— Raw data —
===== src/sv/tcw_front.sv =====
// Front end: accepts input beats, decodes them into operations, queues them for the back end.
// Depends on tcw_pkg.
module tcw_front (
  input  logic                 clk_i,
  input  logic                 rst_ni,
  input  logic                 push,
  output logic                 full,
  input  tcw_pkg::tcw_in_t     in_item_i,
  input  tcw_pkg::tcw_status_t status_i,
  output tcw_pkg::tcw_head_t   head_o
);
  import tcw_pkg::*;

  tcw_op_t             queue_q [QUEUE_DEPTH];
  logic [QPTR_W-1:0]   wr_ptr_q, wr_ptr_d;
  logic [QPTR_W-1:0]   rd_ptr_q, rd_ptr_d;
  logic [QCNT_W-1:0]   count_q, count_d;
  logic                accept;
  tcw_op_t             dec;

  always_comb begin
    dec.character = in_item_i.character;
    dec.cell_addr = ADDR_W'(in_item_i.cell_address);
    dec.in_range  = ({1'b0, in_item_i.cell_address} < 12'(CELL_COUNT));
    unique case (in_item_i.command)
      CMD_PUT: begin
        unique case (in_item_i.character)
          CH_NEWLINE: dec.op = OP_NEWLINE;
          CH_RETURN:  dec.op = OP_RETURN;
          CH_TAB:     dec.op = OP_TAB;
          default:    dec.op = OP_CHAR;
        endcase
      end
      CMD_CLEAR: dec.op = OP_CLEAR;
      CMD_READ:  dec.op = OP_READ;
      default:   dec.op = OP_NOP;
    endcase
  end

  // No beats taken while the back end sweeps the store after reset.
  assign full   = (count_q == QCNT_W'(QUEUE_DEPTH)) || status_i.init_busy;
  assign accept = push && !full;

  always_comb begin
    wr_ptr_d = wr_ptr_q;
    rd_ptr_d = rd_ptr_q;
    count_d  = count_q;
    if (accept) begin
      wr_ptr_d = (wr_ptr_q == QPTR_W'(QUEUE_DEPTH - 1)) ? '0 : wr_ptr_q + 1'b1;
    end
    if (status_i.take) begin
      rd_ptr_d = (rd_ptr_q == QPTR_W'(QUEUE_DEPTH - 1)) ? '0 : rd_ptr_q + 1'b1;
    end
    if (accept && !status_i.take) begin
      count_d = count_q + 1'b1;
    end else if (!accept && status_i.take) begin
      count_d = count_q - 1'b1;
    end
  end

  always_ff @(posedge clk_i or negedge rst_ni) begin
    if (!rst_ni) begin
      wr_ptr_q <= '0;
      rd_ptr_q <= '0;
      count_q  <= '0;
    end else begin
      wr_ptr_q <= wr_ptr_d;
      rd_ptr_q <= rd_ptr_d;
      count_q  <= count_d;
    end
  end

  always_ff @(posedge clk_i) begin
    if (accept) begin
      queue_q[wr_ptr_q] <= dec;
    end
  end

  assign head_o.valid = (count_q != '0);
  assign head_o.op    = queue_q[rd_ptr_q];

endmodule


===== config.mk =====
export PLATFORM = sky130hd
export DESIGN_NAME = tcw_front
export DESIGN_NICKNAME = d
export VERILOG_FILES = /design/src/sv/text_console_writer_defines.svh /design/src/sv/tcw_pkg.sv /design/src/sv/tcw_front.sv
export SDC_FILE = /design/constraint.sdc
export NUM_CORES = 1
export LEC_CHECK = 0
export BUFFER_PORTS_ARGS = -buffer_cell sky130_fd_sc_hd__buf_2
export CAP_MARGIN = 20
export CORE_MARGIN = 3
export CORE_UTILIZATION = 51
export DETAILED_ROUTE_END_ITERATION = 8
export PLACE_DENSITY_LB_ADDON = 0.08
export SLEW_MARGIN = 30
export SYNTH_ARGS = -nofsm -noshare
export SYNTH_HDL_FRONTEND = slang
export SYNTH_SLANG_ARGS = --single-unit

===== constraint.sdc =====
create_clock -name clk_i -period 2.3 [get_ports clk_i]
set_input_delay 0.115 -clock clk_i [delete_from_list [all_inputs] [get_ports clk_i]]
set_output_delay 0.115 -clock clk_i [all_outputs]
set_load 0.01 [all_outputs]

— What to produce —
In the listing above, show every line with the word "back".

— Expected output —
// Front end: accepts input beats, decodes them into operations, queues them for the back end.
  // No beats taken while the back end sweeps the store after reset.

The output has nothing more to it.